» **THE DATA**:
*-*-*

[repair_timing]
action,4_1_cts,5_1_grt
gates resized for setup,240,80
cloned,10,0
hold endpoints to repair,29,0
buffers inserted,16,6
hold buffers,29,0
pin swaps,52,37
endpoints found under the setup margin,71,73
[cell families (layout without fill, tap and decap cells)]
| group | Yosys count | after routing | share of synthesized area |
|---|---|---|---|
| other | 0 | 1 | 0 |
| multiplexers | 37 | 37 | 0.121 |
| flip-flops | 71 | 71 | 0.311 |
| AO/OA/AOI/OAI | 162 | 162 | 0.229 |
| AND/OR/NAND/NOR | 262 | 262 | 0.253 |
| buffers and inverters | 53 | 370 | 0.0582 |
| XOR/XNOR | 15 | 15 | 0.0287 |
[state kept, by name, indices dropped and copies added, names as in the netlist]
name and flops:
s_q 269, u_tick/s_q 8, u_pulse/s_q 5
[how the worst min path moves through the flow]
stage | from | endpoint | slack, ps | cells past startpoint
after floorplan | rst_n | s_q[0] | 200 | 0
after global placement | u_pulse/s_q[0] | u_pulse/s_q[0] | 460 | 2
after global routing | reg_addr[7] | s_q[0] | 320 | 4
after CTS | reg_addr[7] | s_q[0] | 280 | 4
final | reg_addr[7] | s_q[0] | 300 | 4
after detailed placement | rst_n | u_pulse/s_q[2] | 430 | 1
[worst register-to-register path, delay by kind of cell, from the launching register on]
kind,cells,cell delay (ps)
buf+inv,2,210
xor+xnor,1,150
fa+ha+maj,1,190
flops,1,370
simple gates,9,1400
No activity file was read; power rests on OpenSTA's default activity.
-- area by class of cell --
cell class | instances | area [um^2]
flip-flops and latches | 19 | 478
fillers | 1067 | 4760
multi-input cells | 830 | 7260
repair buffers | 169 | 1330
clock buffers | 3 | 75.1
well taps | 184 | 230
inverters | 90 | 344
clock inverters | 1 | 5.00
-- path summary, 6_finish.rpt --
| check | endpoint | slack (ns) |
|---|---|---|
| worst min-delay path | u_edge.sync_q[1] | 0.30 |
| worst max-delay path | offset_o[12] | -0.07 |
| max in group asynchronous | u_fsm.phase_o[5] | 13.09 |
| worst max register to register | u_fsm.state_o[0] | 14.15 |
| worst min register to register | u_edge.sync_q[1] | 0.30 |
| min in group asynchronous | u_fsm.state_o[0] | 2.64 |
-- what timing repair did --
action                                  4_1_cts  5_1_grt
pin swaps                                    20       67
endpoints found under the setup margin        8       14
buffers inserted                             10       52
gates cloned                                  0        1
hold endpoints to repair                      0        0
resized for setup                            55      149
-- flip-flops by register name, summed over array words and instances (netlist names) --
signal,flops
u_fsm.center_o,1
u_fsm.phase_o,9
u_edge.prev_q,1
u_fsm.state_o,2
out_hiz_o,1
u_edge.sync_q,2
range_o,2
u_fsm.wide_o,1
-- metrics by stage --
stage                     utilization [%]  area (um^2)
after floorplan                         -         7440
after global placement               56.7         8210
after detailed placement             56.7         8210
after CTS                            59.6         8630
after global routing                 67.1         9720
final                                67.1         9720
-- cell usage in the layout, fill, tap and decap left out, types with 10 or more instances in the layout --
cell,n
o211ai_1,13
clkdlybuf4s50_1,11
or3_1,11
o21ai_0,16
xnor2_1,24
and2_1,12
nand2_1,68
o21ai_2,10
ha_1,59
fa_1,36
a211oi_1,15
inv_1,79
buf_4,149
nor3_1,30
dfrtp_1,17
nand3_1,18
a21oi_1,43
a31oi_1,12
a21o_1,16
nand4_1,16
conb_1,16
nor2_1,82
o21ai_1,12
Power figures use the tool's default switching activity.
**config.mk**
```make
export PLATFORM = sky130hd
export DESIGN_NAME = poly_seq_unit
export DESIGN_NICKNAME = d
export VERILOG_FILES = /design/src/rtl/poly_pkg.sv /design/src/rtl/poly_alu.sv /design/src/rtl/poly_ctrl.sv /design/src/rtl/poly_datapath.sv /design/src/rtl/poly_seq_unit.sv
export SDC_FILE = /design/constraint.sdc
export NUM_CORES = 1
export LEC_CHECK = 0
export BUFFER_PORTS_ARGS = -buffer_cell sky130_fd_sc_hd__buf_2
export CAP_MARGIN = 20
export CORE_UTILIZATION = 65
export CTS_CLUSTER_SIZE = 10
export DETAILED_ROUTE_END_ITERATION = 10
export PLACE_DENSITY_LB_ADDON = 0.15
export SLEW_MARGIN = 20
export SYNTH_ARGS = -nofsm -noshare
export SYNTH_HDL_FRONTEND = slang
export SYNTH_SLANG_ARGS = --single-unit
export TNS_END_PERCENT = 5
```
**constraint.sdc**
```tcl
create_clock -name clk -period 9.6 [get_ports clk]
set_clock_uncertainty 0.15 [all_clocks]
set_input_delay 0.96 -clock clk [delete_from_list [all_inputs] [get_ports clk]]
set_output_delay 0.96 -clock clk [all_outputs]
set_load 0.05 [all_outputs]
```
`src/rtl/gf_inv_pkg.sv`:
```
package gf_inv_pkg;

  typedef enum logic [2:0] {
    ST_IDLE,
    ST_SQR,
    ST_MUL,
    ST_WAIT,
    ST_FIN
  } inv_state_e;

  function automatic int popcount_int(input int v);
    int c;
    c = 0;
    for (int i = 0; i < 31; i++) c += (v >> i) & 1;
    return c;
  endfunction

  // index of highest set bit
  function automatic int msb_int(input int v);
    int r;
    r = 0;
    for (int i = 0; i < 31; i++) if (((v >> i) & 1) != 0) r = i;
    return r;
  endfunction

endpackage

```
`src/rtl/gf_sqr.sv`:
```
module gf_sqr #(
  parameter int          M    = 283,
  parameter logic [M-1:0] POLY = M'(13'h10A1)
) (
  input  logic [M-1:0] a_i,
  output logic [M-1:0] y_o
);

  localparam int WW = 2 * M - 1;

  logic [WW-1:0] wide;

  always_comb begin
    wide = '0;
    for (int i = 0; i < M; i++) wide[2*i] = a_i[i];
    // fold high terms down, top first
    for (int k = WW - 1; k >= M; k--) begin
      if (wide[k]) begin
        wide[k] = 1'b0;
        wide[k-M +: M] = wide[k-M +: M] ^ POLY;
      end
    end
  end

  assign y_o = wide[M-1:0];

endmodule

```
`src/rtl/gf_mul_serial.sv`:
```
module gf_mul_serial #(
  parameter int           M    = 283,
  parameter logic [M-1:0] POLY = M'(13'h10A1)
) (
  input  logic         clk_i,
  input  logic         rst_ni,
  input  logic         req_i,
  input  logic [M-1:0] a_i,
  input  logic [M-1:0] b_i,
  output logic         ack_o,
  output logic [M-1:0] p_o
);

  localparam int CW = $clog2(M + 1);

  logic [M-1:0]  a_q, b_q, p_q, p_nx;
  logic [CW-1:0] cnt_q;
  logic          run_q, ack_q;

  // MSB-first: p = p*x mod f + b_bit*a
  always_comb begin
    p_nx = {p_q[M-2:0], 1'b0};
    if (p_q[M-1]) p_nx = p_nx ^ POLY;
    if (b_q[M-1]) p_nx = p_nx ^ a_q;
  end

  always_ff @(posedge clk_i or negedge rst_ni) begin
    if (!rst_ni) begin
      a_q   <= '0;
      b_q   <= '0;
      p_q   <= '0;
      cnt_q <= '0;
      run_q <= 1'b0;
      ack_q <= 1'b0;
    end else begin
      ack_q <= 1'b0;
      if (!run_q) begin
        if (req_i) begin
          a_q   <= a_i;
          b_q   <= b_i;
          p_q   <= '0;
          cnt_q <= CW'(M);
          run_q <= 1'b1;
        end
      end else begin
        p_q   <= p_nx;
        b_q   <= {b_q[M-2:0], 1'b0};
        cnt_q <= cnt_q - 1'b1;
        if (cnt_q == CW'(1)) begin
          run_q <= 1'b0;
          ack_q <= 1'b1;
        end
      end
    end
  end

  assign ack_o = ack_q;
  assign p_o   = p_q;

  AST_MUL_NO_REQ_WHILE_RUN: assert property (@(posedge clk_i) disable iff (!rst_ni)
    run_q |-> !req_i);
  AST_MUL_ACK_PULSE: assert property (@(posedge clk_i) disable iff (!rst_ni)
    ack_q |=> !ack_q);

endmodule

```
`src/rtl/gf_fermat_inv.sv`:
```
module gf_fermat_inv
  import gf_inv_pkg::*;
#(
  parameter int           M    = 283,
  parameter logic [M-1:0] POLY = M'(13'h10A1)
) (
  input  logic         clk_i,
  input  logic         rst_ni,
  input  logic         start_i,
  input  logic [M-1:0] op_i,
  output logic         busy_o,
  output logic         done_o,
  output logic [M-1:0] res_o
);

  localparam int BW      = $clog2(M);
  localparam int NW      = $clog2(M) + 1;
  localparam int EXP_LEN = M - 1;
  localparam int TOP_BIT = msb_int(EXP_LEN);
  localparam int N_MUL   = TOP_BIT + popcount_int(EXP_LEN) - 1;
  localparam logic [BW-1:0] CHAIN = BW'(EXP_LEN);

  inv_state_e    state_q;
  logic [M-1:0]  beta_q, acc_q, tmp_q, res_q, sq_y, mul_p, mul_b;
  logic [NW-1:0] n_q, sq_cnt_q, n_nx;
  logic [BW-1:0] bit_q;
  logic          add_q, busy_q, done_q, mul_req, mul_ack;

  gf_sqr #(.M(M), .POLY(POLY)) u_sqr (
    .a_i (tmp_q),
    .y_o (sq_y)
  );

  assign mul_req = (state_q == ST_MUL);
  assign mul_b   = add_q ? beta_q : acc_q;

  gf_mul_serial #(.M(M), .POLY(POLY)) u_mul (
    .clk_i  (clk_i),
    .rst_ni (rst_ni),
    .req_i  (mul_req),
    .a_i    (tmp_q),
    .b_i    (mul_b),
    .ack_o  (mul_ack),
    .p_o    (mul_p)
  );

  assign n_nx = add_q ? (n_q + 1'b1) : {n_q[NW-2:0], 1'b0};

  always_ff @(posedge clk_i or negedge rst_ni) begin
    if (!rst_ni) begin
      state_q  <= ST_IDLE;
      beta_q   <= '0;
      acc_q    <= '0;
      tmp_q    <= '0;
      res_q    <= '0;
      n_q      <= '0;
      sq_cnt_q <= '0;
      bit_q    <= '0;
      add_q    <= 1'b0;
      busy_q   <= 1'b0;
      done_q   <= 1'b0;
    end else begin
      done_q <= 1'b0;
      unique case (state_q)
        ST_IDLE: begin
          if (start_i) begin
            if (op_i == '0) begin
              res_q  <= '0;
              done_q <= 1'b1;
            end else begin
              beta_q   <= op_i;
              acc_q    <= op_i;
              tmp_q    <= op_i;
              n_q      <= NW'(1);
              sq_cnt_q <= NW'(1);
              bit_q    <= BW'(TOP_BIT - 1);
              add_q    <= 1'b0;
              busy_q   <= 1'b1;
              state_q  <= ST_SQR;
            end
          end
        end
        ST_SQR: begin
          tmp_q    <= sq_y;
          sq_cnt_q <= sq_cnt_q - 1'b1;
          if (sq_cnt_q == NW'(1)) state_q <= ST_MUL;
        end
        ST_MUL: state_q <= ST_WAIT;
        ST_WAIT: begin
          if (mul_ack) begin
            acc_q <= mul_p;
            tmp_q <= mul_p;
            n_q   <= n_nx;
            if (!add_q && CHAIN[bit_q]) begin
              add_q    <= 1'b1;
              sq_cnt_q <= NW'(1);
              state_q  <= ST_SQR;
            end else if (bit_q == '0) begin
              state_q <= ST_FIN;
            end else begin
              bit_q    <= bit_q - 1'b1;
              add_q    <= 1'b0;
              sq_cnt_q <= n_nx;
              state_q  <= ST_SQR;
            end
          end
        end
        ST_FIN: begin
          res_q   <= sq_y;
          done_q  <= 1'b1;
          busy_q  <= 1'b0;
          state_q <= ST_IDLE;
        end
        default: state_q <= ST_IDLE;
      endcase
    end
  end

  assign busy_o = busy_q;
  assign done_o = done_q;
  assign res_o  = res_q;

  // operation tallies, observed by assertions only
  logic [15:0] mul_tally_q, sq_tally_q;
  always_ff @(posedge clk_i or negedge rst_ni) begin
    if (!rst_ni) begin
      mul_tally_q <= '0;
      sq_tally_q  <= '0;
    end else if (state_q == ST_IDLE) begin
      mul_tally_q <= '0;
      sq_tally_q  <= '0;
    end else begin
      if (mul_ack) mul_tally_q <= mul_tally_q + 1'b1;
      if (state_q == ST_SQR) sq_tally_q <= sq_tally_q + 1'b1;
    end
  end

  AST_MUL_COUNT: assert property (@(posedge clk_i) disable iff (!rst_ni)
    (state_q == ST_FIN) |-> (mul_tally_q == 16'(N_MUL)));
  AST_SQR_COUNT: assert property (@(posedge clk_i) disable iff (!rst_ni)
    (state_q == ST_FIN) |-> (sq_tally_q == 16'(M - 2)));
  AST_SQR_CNT_LIVE: assert property (@(posedge clk_i) disable iff (!rst_ni)
    (state_q == ST_SQR) |-> (sq_cnt_q != '0));
  AST_ZERO_FAST: assert property (@(posedge clk_i) disable iff (!rst_ni)
    (state_q == ST_IDLE && start_i && op_i == '0) |=> (done_o && res_o == '0 && !busy_o));
  AST_DONE_PULSE: assert property (@(posedge clk_i) disable iff (!rst_ni)
    done_o |=> !done_o);
  AST_RES_HOLD: assert property (@(posedge clk_i) disable iff (!rst_ni)
    !done_o |-> $stable(res_o));
  AST_BUSY_DONE_EXCL: assert property (@(posedge clk_i) disable iff (!rst_ni)
    busy_o |-> !done_o);
  AST_START_IGNORED: assert property (@(posedge clk_i) disable iff (!rst_ni)
    (busy_o && state_q != ST_FIN) |=> busy_o);

endmodule

```
`config.mk`:
```
export PLATFORM = sky130hd
export DESIGN_NAME = gf_fermat_inv
export DESIGN_NICKNAME = d
export VERILOG_FILES = /design/src/rtl/gf_inv_pkg.sv /design/src/rtl/gf_sqr.sv /design/src/rtl/gf_mul_serial.sv /design/src/rtl/gf_fermat_inv.sv
export SDC_FILE = /design/constraint.sdc
export NUM_CORES = 2
export LEC_CHECK = 0
export CORE_MARGIN = 4
export CORE_UTILIZATION = 54
export DETAILED_ROUTE_END_ITERATION = 6
export PLACE_DENSITY_LB_ADDON = 0.12
export SYNTH_ARGS = -nofsm -noshare
export SYNTH_HDL_FRONTEND = slang
export SYNTH_SLANG_ARGS = --single-unit
```
`constraint.sdc`:
```
create_clock -name clk_i -period 2.3 [get_ports clk_i]
set_input_delay 0.46 -clock clk_i [delete_from_list [all_inputs] [get_ports clk_i]]
set_output_delay 0.46 -clock clk_i [all_outputs]
set_load 0.005 [all_outputs]
```
; Word level (Yosys, flattened, before mapping)
; Memories as Yosys holds them, arrays and structs flattened.
; Index checks and enable logic that the tools add are counted.
; W data, S select, Z words.
[word_totals]
reg_bits = 2027
elab_cells = 681
romBits = 16
memories = 1
in_bits = 286
output_inout_bits = 285
[memory_table]
columns = name, depth, word_bits, rd, rd_ports_with_merged_regs, wr, line
row1 = (name not given), 16, 1, 1, 0, 0, gf_fermat_inv.sv:94  ; if (!add_q && CHAIN[bit_q]) begin
[op_classes]
bitwise = 286
n_mux = 339
n_addsub = 4
eq_ne = 14
magnitude_cmp = 1
n_reduce_logical = 19
[op_table]
columns = cell, count
row1 = $mux W13, 283
row2 = $mux W283, 11
row3 = $pmux W283 S2, 2
row4 = $not A4 Y4, 282
row5 = $pmux W283 S3, 1
row6 = $logic_not A283 Y1, 1
row7 = $xor A283 B283 Y283, 1
row8 = $mux W10, 7
row9 = $mux W9, 7
row10 = $pmux W10 S3, 1
row11 = $pmux W10 S2, 1
row12 = $mux W3, 6
row13 = $pmux W9 S2, 1
row14 = $sub A9 B1 Y9 const B, 2
row15 = $mux W1, 15
row16 = $ne A2 B2 Y1 const B, 6
row17 = $pmux W3 S4, 1
row18 = $reduce_and A4 Y1, 3
row19 = $add A10 B1 Y10 const B, 1
row20 = $eq A10 B1 Y1 const B, 1
row21 = $reduce_and A5 Y1, 2
row22 = $sub A10 B1 Y10 const B, 1
row23 = $eq A9 B1 Y1 const B, 1
row24 = $logic_not A9 Y1, 1
row25 = 17 further kinds, 25

; Longest topological paths before layout
[depth]
word_depth = 565
depth_mapped = 11
mapped_depth_nobuf = 9

; Hierarchy
; Synthesis repeated with hierarchy kept, for this count alone.
[unflattened]
cells_unflattened = 9141
hier_area_um2 = 99804.5
[modules_own_cells]
columns = mod, area_each_um2, instances, cells_per_inst, seq_area_each_um2
row1 = gf_fermat_inv, 56509.2, 1, 4689, 29203.0
row2 = gf_mul_serial, 39437.8, 1, 4019, 21520.6
row3 = gf_sqr, 3857.4, 1, 433, 0.0

; Worst setup path after synthesis
; No wires, ideal clock.
[synth_path]
kind = in2reg
startpoint = in op_i[119]
endpoint = reg tmp_q[205]
t_required_ns = 2.175
slack_ns = -0.366
arrival_ns = 2.541
n_path_buf = 3
stages = 9
setup_ns = 0.125
cell_sequence = nor4_1 -> nand4_1 -> nor4_1 -> nand3_2 -> o31ai_4 -> buf_4 -> buf_6 -> buf_4 -> mux2_2
[synth_via]
elab_chain_cells = 3
[synth_rtl]
columns = item, line
row1 = start: declaration, gf_fermat_inv.sv:10  ; input logic [M-1:0] op_i,
row2 = $logic_not A283 Y1, gf_fermat_inv.sv:67  ; if (op_i == '0) begin
row3 = $ne A2 B2 Y1 (no line), -
row4 = $reduce_and A4 Y1 (no line), -
row5 = end signal: assignment, gf_fermat_inv.sv:73  ; tmp_q <= op_i;
row6 = end signal: assignment, gf_fermat_inv.sv:84  ; tmp_q <= sq_y;
row7 = end signal: assignment, gf_fermat_inv.sv:92  ; tmp_q <= mul_p;
row8 = end: declaration, gf_fermat_inv.sv:24  ; logic [M-1:0] beta_q, acc_q, tmp_q, res_q, sq_y, mul_p, mul_b;
; Every way passes these cells.
; A chain may end at the register's enable or synchronous reset.

; Worst setup path in the final report
[layout_path]
startpoint = in op_i[251]
endpoint = reg tmp_q[261]
; The elaborated chain is that of the path after synthesis.

==> results.cfg <==
[sta]
max_slew.worst_pin.slew_ps = 1308
slew_headroom = 0.1277
setup_slack_ps = -1152
hold_viol = 0
maxSlewViolCount = 0
period_share = 1.501
rsz0062_at_grt = true
fmaxAchievable_ghz = 0.2897
finalClockSkew_ps = 45.33
setup-tns-final_ps = -1154880
finalCriticalPeriod_ps = 3452
setup_violations = 1263

[clock_network]
cts_buffers = 206
h-tree-depth = 4
tritoncts = done
root_buffer = clkbuf_16
path_clk_slew_ps = 60
cts_sinks = 2027
insertion_delay_ps = 870
cts.path.max_buffers = 3

[critical_path]
arrival_ps = 4170
cp_top_family = simple AND/OR/NAND/NOR gates
crit_chain = buf_8 > nor4_4 > nand4_1 > nor4_4 > nand3_4 > o31ai_4 > buf_6 > buf_16 > buf_12 > buf_6 > clkbuf_16 > mux2_4
endpoint_kind = register
required_ps = 3010
crit_fanout = 7
cp.buffers_inverters = 6
crit_type = input pin to register
critPathLaunchType = input pin
cpPeakStageDelay_ps = 760
cp_slowest_cell = nor4_4

[synth]
synth_edf_count = 0
synthFlopType = dfrtp_1
synthArstFlopShare = 1.000
syn_inst = 8994
yosysSeqAreaShare = 0.5399
synth_most_common_cell = dfrtp_1
synth_top_cell_by_area = dfrtp_1
synth_area_um2 = 93950
syn_area_per_cell_um2 = 10.45
synth.distinct_cells = 59
synthTopCellsByCount = dfrtp_1 (2027), nand2_1 (1898), o21ai_0 (991)
synth_nets = 9287
ys_warn_count = 0
synth.ff_latch_count = 2027
synth.top_cell.area_share = 0.5399
synth_area_leaders = dfrtp_1 (54%), nand2_1 (7.6%), mux2i_1 (6.9%), o21ai_0 (5.3%), xnor2_1 (4.7%)

[placement]
dp_slack_ps = -3162
io_buffers = 570
dp_cells = 11770
place_area_um2 = 107400
gp_congestion = 0.9495
place_hpwl_um = 229800

[drt]
vias_per_cell = 6.176
remaining_drc_errors = 0
drt_pre_antenna_iters = 7
ant_nets = 0
routed_wl_um = 344700
wl_per_cell_um = 27.98
vias = 76110
drtIter0Drc = 8577

[floorplan]
start_util = 0.5453
core_area_um2 = 172300
dieArea_um2 = 180700
rows = 152
fp.dieH_um = 425.1
ios = 571
die_w_um = 425.1

[cells_and_area]
drive_gt1_frac = 0.1711
fin_nets = 10120
post-route-util = 0.6898
final_cells = 12320
postLayoutCellArea_um2 = 118900
area_delta_synth_final_pct = 26.52

[worst_hold_path]
holdCritPathClass = input pin to register

[pwr]
power_leakage_nw = 53.19
peakVddDrop_mv = 0.9362
p_per_area_nw_per_um2 = 1328

[grt]
antenna_found_initial = 12
grt_overflow = 0
grt_pass1_vias = 73280
grt_pass1_wl_um = 482100
grt_usage = 0.3536
grt_max_degree = 193

[outcome]
outcome = finished, violations left
violations = setup timing

[run]
cap_violations = 0
[cells by family (layout without fill, tap and decap cells)]
group	after synthesis	count (layout)	share of synthesized area
AO/OA/AOI/OAI	2214	2214	0.1538
other	0	9	0
adder cells (fa/ha/maj)	7	7	0.0009322
flip-flops	2027	2027	0.5399
buffers and inverters	807	1817	0.03420
XOR/XNOR	717	717	0.06684
multiplexers	1004	1004	0.1118
AND/OR/NAND/NOR	2218	2218	0.09257
[what timing repair did]
item,CTS,global route
gates cloned,11,89
hold buffers,1,2
pin swaps,6,91
setup endpoints to repair,1224,1441
resized for setup,100,418
setup buffers,12,50
hold endpoints to repair,419,2
[layout make-up]
type,instances,area [um2]
Antenna cell,9,22.52
Clock buffer,303,6110
Clock inverter,81,1035
Fill cell,12940,53440
Inverter,12,50.05
Multi-Input combinational cell,6160,41970
Sequential cell,2027,50740
Tap cell,2310,2890
Timing Repair Buffer,1421,16040
[metal layers]
| layer | wire [um] | track usage |
|---|---|---|
| met1 | 135300 | 0.4797 |
| met2 | 153100 | 0.5328 |
| met3 | 30770 | 0.06524 |
| met4 | 25590 | 0.2107 |
| met5 | 14 | 0 |
[layout by cell type, fill, tap and decap left out, drive strengths merged, types with 14 or more instances in the layout]
master,count
xor2,215
clkbuf,369
nand4,17
clkinv,49
inv,21
o21ai,1006
nor2,162
a21oi,158
nor4,75
mux2i,644
bufinv,17
nand3,15
a22o,362
dlymetal6s2s,14
mux2,360
nand2,1898
buf,787
clkdlybuf4s50,551
dfrtp,2027
xnor2,502
o2bb2ai,204
o211ai,146
nor3,18
a22oi,284
[metrics by stage]
step           power [mW]  hold WS, ps
6_report            157.9        20.72
5_1_grt             164.8        16.22
4_1_cts             153.3        8.438
3_5_place_dp        117.4        390.9
3_3_place_gp        115.7        389.5
2_1_floorplan       93.73        164.4
[power breakdown]
part	switching [mW]	internal, mW
logic	32.4	26.9
clock network	15.0	20.4
registers	14.8	48.4
[final timing paths]
path	from	to	slack, ps	depth (start not counted)
max	op_i[251]	tmp_q[261]	-1150	12
min	op_i[96]	beta_q[96]	20	3
max reg2reg	state_q[1]	acc_q[25]	-170	10
min reg2reg	u_mul.a_q[166]	u_mul.a_q[166]	470	2
max in group asynchronous	rst_ni	u_mul.b_q[27]	1050	3
min in group asynchronous	rst_ni	u_mul.b_q[269]	170	2
[sequential cells by signal, summed over array words and instances (netlist names)]
register and count:
acc_q 283, beta_q 283, res_o 283, tmp_q 283
u_mul.a_q 283, u_mul.b_q 283, u_mul.p_o 283, n_q 10
sq_cnt_q 10, bit_q 9, u_mul.cnt_q 9, state_q 3
add_q 1, busy_o 1, done_o 1, u_mul.ack_o 1
u_mul.run_q 1
[tightest hold or removal path: cells and delay by family]
family	cells	cell delay, ps
buffers and inverters	2	260
multiplexers	1	140
Note: power is estimated with default switching activity, not from simulation.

*-*-*

» **TASK REQUIREMENTS**: Each line of the material that has the word "under" belongs in the answer.

» **SOLVED PROBLEM**:
endpoints found under the setup margin,71,73
endpoints found under the setup margin        8       14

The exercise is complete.